[Stored items]
>>>>>

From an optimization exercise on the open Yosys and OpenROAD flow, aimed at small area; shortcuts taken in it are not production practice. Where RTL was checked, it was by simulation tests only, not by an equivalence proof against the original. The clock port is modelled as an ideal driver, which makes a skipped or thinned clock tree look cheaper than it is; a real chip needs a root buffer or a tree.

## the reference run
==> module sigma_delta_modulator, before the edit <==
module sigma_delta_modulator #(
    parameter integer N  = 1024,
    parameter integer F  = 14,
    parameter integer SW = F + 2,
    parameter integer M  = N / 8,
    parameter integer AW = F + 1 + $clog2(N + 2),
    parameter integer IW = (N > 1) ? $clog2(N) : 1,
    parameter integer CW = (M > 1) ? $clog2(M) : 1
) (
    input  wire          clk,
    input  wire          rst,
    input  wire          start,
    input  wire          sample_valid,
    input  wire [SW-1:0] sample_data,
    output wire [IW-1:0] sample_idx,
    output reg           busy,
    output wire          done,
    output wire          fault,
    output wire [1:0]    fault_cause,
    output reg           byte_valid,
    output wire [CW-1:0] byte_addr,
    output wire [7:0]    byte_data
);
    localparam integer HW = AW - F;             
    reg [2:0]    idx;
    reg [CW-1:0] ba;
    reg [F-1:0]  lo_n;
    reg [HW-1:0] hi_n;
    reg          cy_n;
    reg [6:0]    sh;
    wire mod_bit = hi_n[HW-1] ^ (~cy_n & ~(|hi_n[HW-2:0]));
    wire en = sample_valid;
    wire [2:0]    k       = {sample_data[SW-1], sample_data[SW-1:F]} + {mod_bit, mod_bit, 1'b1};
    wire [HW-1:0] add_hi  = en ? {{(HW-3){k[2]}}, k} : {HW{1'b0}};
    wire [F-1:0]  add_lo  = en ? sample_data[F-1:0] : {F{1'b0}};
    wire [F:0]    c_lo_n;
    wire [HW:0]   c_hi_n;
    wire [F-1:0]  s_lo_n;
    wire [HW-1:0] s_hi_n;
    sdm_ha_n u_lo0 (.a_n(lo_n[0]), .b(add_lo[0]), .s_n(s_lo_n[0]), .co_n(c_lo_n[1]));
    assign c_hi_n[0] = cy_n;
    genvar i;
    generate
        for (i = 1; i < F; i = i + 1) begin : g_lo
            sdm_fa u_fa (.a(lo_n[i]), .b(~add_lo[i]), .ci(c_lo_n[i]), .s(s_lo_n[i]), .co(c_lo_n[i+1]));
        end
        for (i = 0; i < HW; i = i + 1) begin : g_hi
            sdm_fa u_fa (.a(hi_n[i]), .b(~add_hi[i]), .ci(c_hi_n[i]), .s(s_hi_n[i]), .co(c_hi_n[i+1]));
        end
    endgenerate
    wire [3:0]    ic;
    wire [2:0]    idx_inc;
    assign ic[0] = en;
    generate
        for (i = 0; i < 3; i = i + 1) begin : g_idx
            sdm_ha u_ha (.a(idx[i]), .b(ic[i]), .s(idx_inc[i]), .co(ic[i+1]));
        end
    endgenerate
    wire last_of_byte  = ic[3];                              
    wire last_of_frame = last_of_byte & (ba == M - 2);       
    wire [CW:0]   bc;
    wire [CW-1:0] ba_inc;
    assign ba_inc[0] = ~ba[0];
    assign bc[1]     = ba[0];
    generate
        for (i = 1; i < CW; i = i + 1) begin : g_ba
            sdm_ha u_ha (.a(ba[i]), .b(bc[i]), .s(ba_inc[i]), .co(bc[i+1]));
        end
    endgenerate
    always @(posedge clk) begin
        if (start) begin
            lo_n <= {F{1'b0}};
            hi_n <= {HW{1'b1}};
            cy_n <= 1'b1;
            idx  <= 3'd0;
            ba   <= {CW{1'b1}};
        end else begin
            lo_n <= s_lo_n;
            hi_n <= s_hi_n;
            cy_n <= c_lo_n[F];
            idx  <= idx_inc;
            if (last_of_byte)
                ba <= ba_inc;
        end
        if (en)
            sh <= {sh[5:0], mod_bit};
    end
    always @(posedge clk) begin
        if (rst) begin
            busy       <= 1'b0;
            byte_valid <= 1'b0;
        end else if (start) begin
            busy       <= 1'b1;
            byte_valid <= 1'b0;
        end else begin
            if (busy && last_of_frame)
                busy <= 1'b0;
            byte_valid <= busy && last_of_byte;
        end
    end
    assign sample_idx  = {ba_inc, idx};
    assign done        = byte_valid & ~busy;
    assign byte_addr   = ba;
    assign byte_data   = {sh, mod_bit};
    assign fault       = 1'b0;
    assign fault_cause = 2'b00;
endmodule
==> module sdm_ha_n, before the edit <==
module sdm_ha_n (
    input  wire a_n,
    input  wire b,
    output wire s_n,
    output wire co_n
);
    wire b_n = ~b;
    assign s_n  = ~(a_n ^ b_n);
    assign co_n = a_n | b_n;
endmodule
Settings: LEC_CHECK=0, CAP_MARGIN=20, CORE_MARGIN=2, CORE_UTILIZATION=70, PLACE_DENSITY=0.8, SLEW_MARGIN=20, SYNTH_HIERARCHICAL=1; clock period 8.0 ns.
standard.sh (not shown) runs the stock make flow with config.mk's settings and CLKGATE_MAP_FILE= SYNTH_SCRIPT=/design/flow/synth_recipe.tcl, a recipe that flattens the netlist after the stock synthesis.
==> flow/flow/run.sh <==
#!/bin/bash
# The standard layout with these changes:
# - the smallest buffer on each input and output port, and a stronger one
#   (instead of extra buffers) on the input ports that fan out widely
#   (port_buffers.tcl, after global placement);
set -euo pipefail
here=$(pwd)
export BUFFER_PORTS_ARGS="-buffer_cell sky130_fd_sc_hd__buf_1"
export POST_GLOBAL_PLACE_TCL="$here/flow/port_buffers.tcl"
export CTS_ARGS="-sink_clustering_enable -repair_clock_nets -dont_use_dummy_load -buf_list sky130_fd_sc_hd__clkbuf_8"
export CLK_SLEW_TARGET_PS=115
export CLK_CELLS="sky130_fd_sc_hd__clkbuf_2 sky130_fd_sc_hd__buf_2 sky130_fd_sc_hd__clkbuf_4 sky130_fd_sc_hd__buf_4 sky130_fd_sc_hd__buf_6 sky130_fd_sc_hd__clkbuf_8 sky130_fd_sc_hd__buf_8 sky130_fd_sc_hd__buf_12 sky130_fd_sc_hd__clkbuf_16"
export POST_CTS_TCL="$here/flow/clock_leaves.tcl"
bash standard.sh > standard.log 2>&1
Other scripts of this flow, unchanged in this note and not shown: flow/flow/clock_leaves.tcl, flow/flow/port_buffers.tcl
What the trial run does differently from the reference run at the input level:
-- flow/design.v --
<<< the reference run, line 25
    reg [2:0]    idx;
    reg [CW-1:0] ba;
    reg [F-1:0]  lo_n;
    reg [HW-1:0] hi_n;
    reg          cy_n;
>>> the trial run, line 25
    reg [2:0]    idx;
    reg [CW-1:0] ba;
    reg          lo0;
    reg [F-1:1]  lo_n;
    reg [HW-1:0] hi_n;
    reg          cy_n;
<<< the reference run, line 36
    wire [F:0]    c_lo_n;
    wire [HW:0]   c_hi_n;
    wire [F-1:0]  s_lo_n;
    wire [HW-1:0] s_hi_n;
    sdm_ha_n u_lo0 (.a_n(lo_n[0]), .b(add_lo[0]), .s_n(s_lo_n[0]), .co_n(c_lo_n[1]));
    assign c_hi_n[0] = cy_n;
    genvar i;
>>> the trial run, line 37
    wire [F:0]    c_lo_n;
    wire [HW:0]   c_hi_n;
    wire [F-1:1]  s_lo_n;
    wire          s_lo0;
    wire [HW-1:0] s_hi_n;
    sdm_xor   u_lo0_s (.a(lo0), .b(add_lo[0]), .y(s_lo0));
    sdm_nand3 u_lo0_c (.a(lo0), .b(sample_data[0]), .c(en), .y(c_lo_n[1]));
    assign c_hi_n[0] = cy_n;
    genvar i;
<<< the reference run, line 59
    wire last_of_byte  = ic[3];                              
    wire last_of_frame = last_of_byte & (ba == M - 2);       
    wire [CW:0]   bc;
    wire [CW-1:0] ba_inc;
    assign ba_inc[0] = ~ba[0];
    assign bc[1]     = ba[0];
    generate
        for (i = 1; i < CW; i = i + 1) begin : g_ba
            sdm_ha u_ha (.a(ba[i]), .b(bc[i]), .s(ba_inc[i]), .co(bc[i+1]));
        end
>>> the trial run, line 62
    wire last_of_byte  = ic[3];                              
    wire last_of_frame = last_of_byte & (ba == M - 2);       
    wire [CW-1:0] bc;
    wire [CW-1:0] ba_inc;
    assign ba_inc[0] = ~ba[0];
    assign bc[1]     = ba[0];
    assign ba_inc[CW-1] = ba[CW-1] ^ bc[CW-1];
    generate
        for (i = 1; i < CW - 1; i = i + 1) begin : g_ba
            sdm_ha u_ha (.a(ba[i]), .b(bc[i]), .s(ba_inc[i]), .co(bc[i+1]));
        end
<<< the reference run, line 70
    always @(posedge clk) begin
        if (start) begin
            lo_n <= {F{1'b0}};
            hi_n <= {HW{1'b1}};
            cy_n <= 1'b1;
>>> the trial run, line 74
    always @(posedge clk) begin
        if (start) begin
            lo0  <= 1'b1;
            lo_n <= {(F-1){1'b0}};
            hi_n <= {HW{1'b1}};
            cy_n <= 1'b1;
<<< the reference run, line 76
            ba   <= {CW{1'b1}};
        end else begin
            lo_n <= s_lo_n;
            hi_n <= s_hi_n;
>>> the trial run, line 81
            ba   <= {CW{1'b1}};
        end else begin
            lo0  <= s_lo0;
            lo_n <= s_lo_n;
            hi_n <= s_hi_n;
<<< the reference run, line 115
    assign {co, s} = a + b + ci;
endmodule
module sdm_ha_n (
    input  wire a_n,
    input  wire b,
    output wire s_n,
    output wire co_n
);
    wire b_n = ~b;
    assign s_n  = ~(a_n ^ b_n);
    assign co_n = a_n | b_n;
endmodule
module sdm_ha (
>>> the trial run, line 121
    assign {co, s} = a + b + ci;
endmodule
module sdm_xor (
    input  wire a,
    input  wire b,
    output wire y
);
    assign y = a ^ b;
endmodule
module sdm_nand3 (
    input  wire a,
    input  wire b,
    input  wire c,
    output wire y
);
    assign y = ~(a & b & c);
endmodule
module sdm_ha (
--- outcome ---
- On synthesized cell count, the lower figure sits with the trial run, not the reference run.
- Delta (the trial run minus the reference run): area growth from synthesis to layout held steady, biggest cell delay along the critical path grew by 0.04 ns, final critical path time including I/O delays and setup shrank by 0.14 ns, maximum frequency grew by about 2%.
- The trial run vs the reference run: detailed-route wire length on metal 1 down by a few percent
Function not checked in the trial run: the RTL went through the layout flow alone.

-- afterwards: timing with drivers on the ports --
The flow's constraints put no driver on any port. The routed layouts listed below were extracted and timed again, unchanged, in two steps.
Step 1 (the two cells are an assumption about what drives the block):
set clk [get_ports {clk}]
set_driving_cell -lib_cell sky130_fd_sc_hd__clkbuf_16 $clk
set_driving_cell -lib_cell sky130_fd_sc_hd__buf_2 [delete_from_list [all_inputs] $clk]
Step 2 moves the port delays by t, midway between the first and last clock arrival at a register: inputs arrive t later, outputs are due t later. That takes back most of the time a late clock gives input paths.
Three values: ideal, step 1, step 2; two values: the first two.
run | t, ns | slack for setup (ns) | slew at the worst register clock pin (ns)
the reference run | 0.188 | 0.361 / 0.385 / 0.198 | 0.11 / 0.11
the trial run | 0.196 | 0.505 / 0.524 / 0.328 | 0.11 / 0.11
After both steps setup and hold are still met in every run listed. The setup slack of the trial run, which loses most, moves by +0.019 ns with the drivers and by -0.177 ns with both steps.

<<<<<

[Task item]:
Copy every line above that holds the word "bash".

[Response for this exercise]:
#!/bin/bash
bash standard.sh > standard.log 2>&1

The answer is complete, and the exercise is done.